The obvious next step here would be to define feminine as the opposite of being masculine—an optimistic view of the world but without the same kind of self-confidence. I’m not sure that entirely rings true. There might be something to the idea of it being stereotypically feminine to put group success over individual success, but that’s not the same thing as lacking self-confidence. I don’t think that masculine and feminine necessarily have to be complete opposites in every way, as long as they don’t have completely overlapping definitions.

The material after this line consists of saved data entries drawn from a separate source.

===== src/rtl/if_prefetch_buffer.sv =====
// Instruction fetch stage: owns the PC, drives the ROM address and buffers {pc, inst} pairs.
// Optional macro IF_PERF_CNT_EN adds perf_fetched / perf_stall counters.
module if_prefetch_buffer #(
    parameter int          DEPTH    = 4,
    parameter logic [31:0] RESET_PC = 32'h0000_0000,
    parameter int          ROM_AW   = 12
) (
    input  logic              clk,
    input  logic              reset_n,
    input  logic              fetch_en,
    output logic [ROM_AW-1:0] rom_addr,
    input  logic [31:0]       rom_inst,
    input  logic              redirect_valid,
    input  logic [31:0]       redirect_pc,
    output logic              if_valid,
    input  logic              if_ready,
    output logic [31:0]       if_inst,
    output logic [31:0]       if_pc,
    output logic              misalign_err
`ifdef IF_PERF_CNT_EN
    ,
    output logic [31:0]       perf_fetched,
    output logic [31:0]       perf_stall
`endif
);

    localparam int PW = $clog2(DEPTH);
    localparam int CW = PW + 1;

    logic [31:0] pc_q, pc_d;
    logic [PW-1:0] wr_ptr_q, wr_ptr_d;
    logic [PW-1:0] rd_ptr_q, rd_ptr_d;
    logic [CW-1:0] count_q, count_d;
    logic misalign_q, misalign_d;
    logic push, pop;

    logic [31:0] mem_pc_q   [DEPTH];
    logic [31:0] mem_inst_q [DEPTH];

    assign rom_addr     = pc_q[ROM_AW-1:0];
    assign misalign_err = misalign_q;

    // Handshake, head read-out and next-state for PC, pointers and occupancy
    always_comb begin
        if_valid   = (count_q != '0) & ~redirect_valid;
        pop        = if_valid & if_ready;
        push       = fetch_en & ~redirect_valid & ((count_q < CW'(DEPTH)) | pop);
        if_inst    = if_valid ? mem_inst_q[rd_ptr_q] : 32'h0;
        if_pc      = if_valid ? mem_pc_q[rd_ptr_q] : 32'h0;
        pc_d       = pc_q;
        wr_ptr_d   = wr_ptr_q;
        rd_ptr_d   = rd_ptr_q;
        count_d    = count_q;
        misalign_d = 1'b0;
        if (redirect_valid) begin
            pc_d       = {redirect_pc[31:2], 2'b00};
            wr_ptr_d   = '0;
            rd_ptr_d   = '0;
            count_d    = '0;
            misalign_d = |redirect_pc[1:0];
        end else begin
            if (push) begin
                pc_d     = pc_q + 32'd4;
                wr_ptr_d = wr_ptr_q + PW'(1);
            end
            if (pop) begin
                rd_ptr_d = rd_ptr_q + PW'(1);
            end
            case ({push, pop})
                2'b10:   count_d = count_q + CW'(1);
                2'b01:   count_d = count_q - CW'(1);
                default: count_d = count_q;
            endcase
        end
    end

    // Control state registers
    always_ff @(posedge clk or negedge reset_n) begin
        if (!reset_n) begin
            pc_q       <= RESET_PC;
            wr_ptr_q   <= '0;
            rd_ptr_q   <= '0;
            count_q    <= '0;
            misalign_q <= 1'b0;
        end else begin
            pc_q       <= pc_d;
            wr_ptr_q   <= wr_ptr_d;
            rd_ptr_q   <= rd_ptr_d;
            count_q    <= count_d;
            misalign_q <= misalign_d;
        end
    end

    // FIFO storage; contents are qualified by count, so no reset needed
    always_ff @(posedge clk) begin
        if (push) begin
            mem_pc_q[wr_ptr_q]   <= pc_q;
            mem_inst_q[wr_ptr_q] <= rom_inst;
        end
    end

`ifdef IF_PERF_CNT_EN
    logic [31:0] perf_fetched_q, perf_fetched_d;
    logic [31:0] perf_stall_q, perf_stall_d;

    assign perf_fetched = perf_fetched_q;
    assign perf_stall   = perf_stall_q;

    // Count pushes and cycles where a wanted fetch was blocked by a full FIFO
    always_comb begin
        perf_fetched_d = perf_fetched_q;
        perf_stall_d   = perf_stall_q;
        if (push) begin
            perf_fetched_d = perf_fetched_q + 32'd1;
        end
        if (fetch_en & ~redirect_valid & ~push) begin
            perf_stall_d = perf_stall_q + 32'd1;
        end
    end

    // Performance counter registers
    always_ff @(posedge clk or negedge reset_n) begin
        if (!reset_n) begin
            perf_fetched_q <= '0;
            perf_stall_q   <= '0;
        end else begin
            perf_fetched_q <= perf_fetched_d;
            perf_stall_q   <= perf_stall_d;
        end
    end
`endif

endmodule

Ultimately, I argue that the ideal of masculinity is something of a contradiction, that a masculine trait or masculine seeming person is the result of believing that things are going to get bad, but that self-confidence is necessary or even critical. To me, statistically, that can’t make sense—it’s like everyone believing they’re above average. If things are going to be bad for most people, then being confident in myself to succeed isn’t the most accurate belief. But I’m OK with accepting that we don’t have rational ideas of what’s masculine, or feminine. Maybe these ideas have been with us so long and are so baked into our culture that we can’t help but see them in the world, even if they aren’t rational. Or maybe a better understanding of how we use these terms will let us see them in a new light, or see masculine and feminine traits in unexpected places. Men certainly don’t have a monopoly on holding contradictory opinions, and it can be useful for anyone to believe in themselves even when the outlook isn’t good. Maybe if we have a better understanding of why we want to call certain things masculine, we can see it more as a characteristic of the human condition.